### Stored items

From an optimization exercise on the open Yosys and OpenROAD flow, aimed at small area; shortcuts taken in it are not production practice. Where RTL was checked, it was by simulation tests only, not by an equivalence proof against the original.

## oak
## vg63_loop_law
module vg63_loop_law (
    input  wire        clk,
    input  wire        rst,
    input  wire        cfg_we,
    input  wire [6:0]  cfg_addr,
    input  wire [31:0] cfg_wdata,
    input  wire        in_valid,
    output wire        in_ready,
    input  wire [31:0] in_e,
    input  wire [31:0] in_vn,
    input  wire [31:0] in_an,
    output reg         out_valid,
    output wire [31:0] out_y,
    output wire [31:0] out_ye,
    output reg         out_hi,
    output reg         out_lo,
    output reg         out_frozen
);
For scale: roughly 4900 cells after synthesis, roughly 2700 flip-flops, roughly 210 I/O pins.
export LEC_CHECK = 0
export CAP_MARGIN = 20
export CORE_MARGIN = 2
export CORE_UTILIZATION = 75
export CTS_BUF_LIST = sky130_fd_sc_hd__clkbuf_8
export CTS_CLUSTER_DIAMETER = 50
export CTS_CLUSTER_SIZE = 16
export PLACE_DENSITY = 0.82
export SLEW_MARGIN = 20
create_clock -name core_clock -period 18.0 [get_ports {clk}]
standard.sh (not shown) runs the stock make flow with config.mk's settings and CLKGATE_MAP_FILE= SYNTH_SCRIPT=/design/flow/synth_recipe.tcl, a recipe that flattens the netlist after the stock synthesis.
==> flow/flow/run.sh <==
#!/bin/bash
# The standard layout (standard.sh), with two of its settings changed:
# ports buffered with buf_1, and a clock tree without dummy loads.
set -euo pipefail
export BUFFER_PORTS_ARGS="-buffer_cell sky130_fd_sc_hd__buf_1"
export CTS_ARGS="-sink_clustering_enable -repair_clock_nets -sink_clustering_size 16 -sink_clustering_max_diameter 50 -buf_list sky130_fd_sc_hd__clkbuf_8 -dont_use_dummy_load"
bash standard.sh finish > standard_flow.log 2>&1
Inputs modified between oak and pine:
diff --git a/flow/design.v b/flow/design.v
--- a/flow/design.v
+++ b/flow/design.v
@@ -508,18 +508,41 @@
     wire       n_s1ph   = (c_n <= 7'd24);
     wire [6:0] n_cq     = n_s1ph ? c_n - 7'd9 : c_n - 7'd33;
     wire [2:0] n_pi     = n_cq[3:1];
     wire       n_pfirst = !n_cq[0];
     wire       n_pair   = (st_n == ST_UPD) &&
                           (((c_n >= 7'd9) && (c_n <= 7'd24)) || ((c_n >= 7'd33) && (c_n <= 7'd48)));
     wire [1:0] n_rx     = (st_n == ST_FWD) ? ((k_n == 3'd0) ? 2'd0 : 2'd2) :
                           (k_n[0] ? 2'd2 : 2'd0);
     wire [1:0] n_ry     = k_n[0] ? 2'd0 : 2'd2;
+    wire [2:0] n_idx    = n_dig ? c_n[2:0] : n_pi;
+    wire [7:0] n_oh     = 8'd1 << n_idx;
+    wire       f_b0     = n_dig;
+    wire       f_b12    = n_pair && n_pfirst;
+    wire       f_a12    = n_pair && !n_pfirst;
+    wire       f_s2     = n_pair && !n_pfirst && n_s1ph;
+    reg  [3:0] dsel, esel_lo;
+    reg  [5:0] esel_hi;
+    integer    di;
+    always @* begin
+        dsel    = 4'd0;
+        esel_lo = 4'd0;
+        esel_hi = 6'd0;
+        for (di = 0; di < 8; di = di + 1) begin
+            dsel    = dsel | ({4{f_b0 && n_oh[di]}} & b0d[di])
+                           | ({4{f_b12 && n_oh[di]}} & b12d[di])
+                           | ({4{f_a12 && n_oh[di]}} & a12d[di]);
+            esel_lo = esel_lo | ({4{f_b0 && n_oh[di]}} & s1ld[di])
+                              | ({4{f_s2 && n_oh[di]}} & s2ld[di]);
+            esel_hi = esel_hi | ({6{f_b0 && n_oh[di]}} & {(di == 7) ? {2{s1hd[di][3]}} : 2'b00, s1hd[di]})
+                              | ({6{f_s2 && n_oh[di]}} & {(di == 7) ? {2{s2hd[di][3]}} : 2'b00, s2hd[di]});
+        end
+    end
     always @* begin
         n_psel   = 2'd2;
         n_dd     = 4'd0;
         n_dfirst = 1'b1;
         n_dstrm  = 1'b0;
         n_dneg   = 1'b0;
         n_clrA   = 1'b0;
         n_shift  = 1'b0;
         n_ldV    = 1'b0;
@@ -531,36 +554,34 @@
         end else if (st_n == ST_FF) begin
             n_psel   = ph_n[0] ? 2'd2 : 2'd1;
             n_dd     = kkd;
             n_dfirst = (ph_n[3:1] == 3'd0);
             n_dstrm  = ph_n[0];
             n_clrA   = (ph_n == 4'd0);
             n_shift  = ph_n[0] && (ph_n != 4'd15);
         end else if (n_dig) begin
             n_psel   = n_rx;
-            n_dd     = b0d[c_n[2:0]];
+            n_dd     = dsel;
             n_dfirst = (c_n == 7'd0);
             n_clrA   = (c_n == 7'd0);
             n_shift  = (c_n[2:0] != 3'd7);
-            n_elo    = s1ld[c_n[2:0]];
-            n_ehi    = {(c_n[2:0] == 3'd7) ? {2{s1hd[c_n[2:0]][3]}} : 2'b00, s1hd[c_n[2:0]]};
+            n_elo    = esel_lo;
+            n_ehi    = esel_hi;
         end else if (n_pair) begin
             n_psel   = n_pfirst ? n_rx : n_ry;
-            n_dd     = n_pfirst ? b12d[n_pi] : a12d[n_pi];
+            n_dd     = dsel;
             n_dfirst = (n_pi == 3'd0);
             n_dstrm  = !n_pfirst;
             n_dneg   = !n_pfirst;
             n_clrA   = n_pfirst && (n_pi == 3'd0);
             n_shift  = !n_pfirst;
-            if (!n_pfirst && n_s1ph) begin
-                n_elo = s2ld[n_pi];
-                n_ehi = {(n_pi == 3'd7) ? {2{s2hd[n_pi][3]}} : 2'b00, s2hd[n_pi]};
-            end
+            n_elo    = esel_lo;
+            n_ehi    = esel_hi;
         end else if (st_n == ST_L1) begin
             n_psel   = 2'd2;
             n_dd     = 4'd1;
         end else if (st_n == ST_L2) begin
             n_rndt   = 2'd2;
         end
         if (n_step && c_n == 7'd8)
             n_rndt = 2'd1;
         if (st_n == ST_FWD && c_n == 7'd8 && k_n == nm1)
==> comparison <==
Of pine and oak, it is pine that has the lower overall global routing resource usage. | critical path data arrival time | pine vs oak | 0.22 ns higher |. Compared with oak, pine shows a lower wire length. Delta (pine minus oak): total placed cells including tap cells dropped 60; sequential element share of the synthesized area now sits at about the same level; first-pass GRT wire length shrank by 8500 um. Final standard cell count with taps included and fillers excluded, pine vs oak: down slightly. In the tables for pine and oak, starting utilization of the core area reads higher with pine. Comparing pine and oak, the higher final worst-path setup slack is on oak. Compared with oak, placement density in the core of pine is higher. Higher number of buffer and inverter stages on the critical path was reported by oak, not pine.
For oak, only the layout was checked, not whether the RTL still works.

==> afterwards: timing with drivers on the ports <==
No port has a modelled driver above. Below, the same layouts with a new extraction and two added sets of constraints.
Step 1 (the two cells are an assumption about what drives the block):
set clk [get_ports {clk}]
set_driving_cell -lib_cell sky130_fd_sc_hd__clkbuf_16 $clk
set_driving_cell -lib_cell sky130_fd_sc_hd__buf_2 [delete_from_list [all_inputs] $clk]
Step 2, shift: input delay + t, output delay - t, t = (earliest + latest rising clock arrival at the registers) / 2. This alone moves slack from input paths to output paths.
a / b / c = no drivers / after step 1 / after step 2; a / b = the first two.
| run | t, ns | setup slack, ns | worst register clock-pin slew, ns | worst data-port slew with drivers (ns) | cell pins on the clock port's net |
|---|---|---|---|---|---|
| oak | 0.959 | 2.807 / 2.807 / 2.807 | 0.12 / 0.12 | 0.14 | 1 |
| pine | 0.941 | 2.623 / 2.623 / 2.623 | 0.10 / 0.10 | 0.14 | 1 |
After both steps every run listed still meets setup and hold.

### ACTIVITY
Of the entries above, transcribe exactly those lines that fall between the line containing "Step 1 (the" and the line containing "set_driving_cell -lib_cell sky130_fd_sc_hd__buf_2", together with those two lines.

### TASK RESULT
Step 1 (the two cells are an assumption about what drives the block):
set clk [get_ports {clk}]
set_driving_cell -lib_cell sky130_fd_sc_hd__clkbuf_16 $clk
set_driving_cell -lib_cell sky130_fd_sc_hd__buf_2 [delete_from_list [all_inputs] $clk]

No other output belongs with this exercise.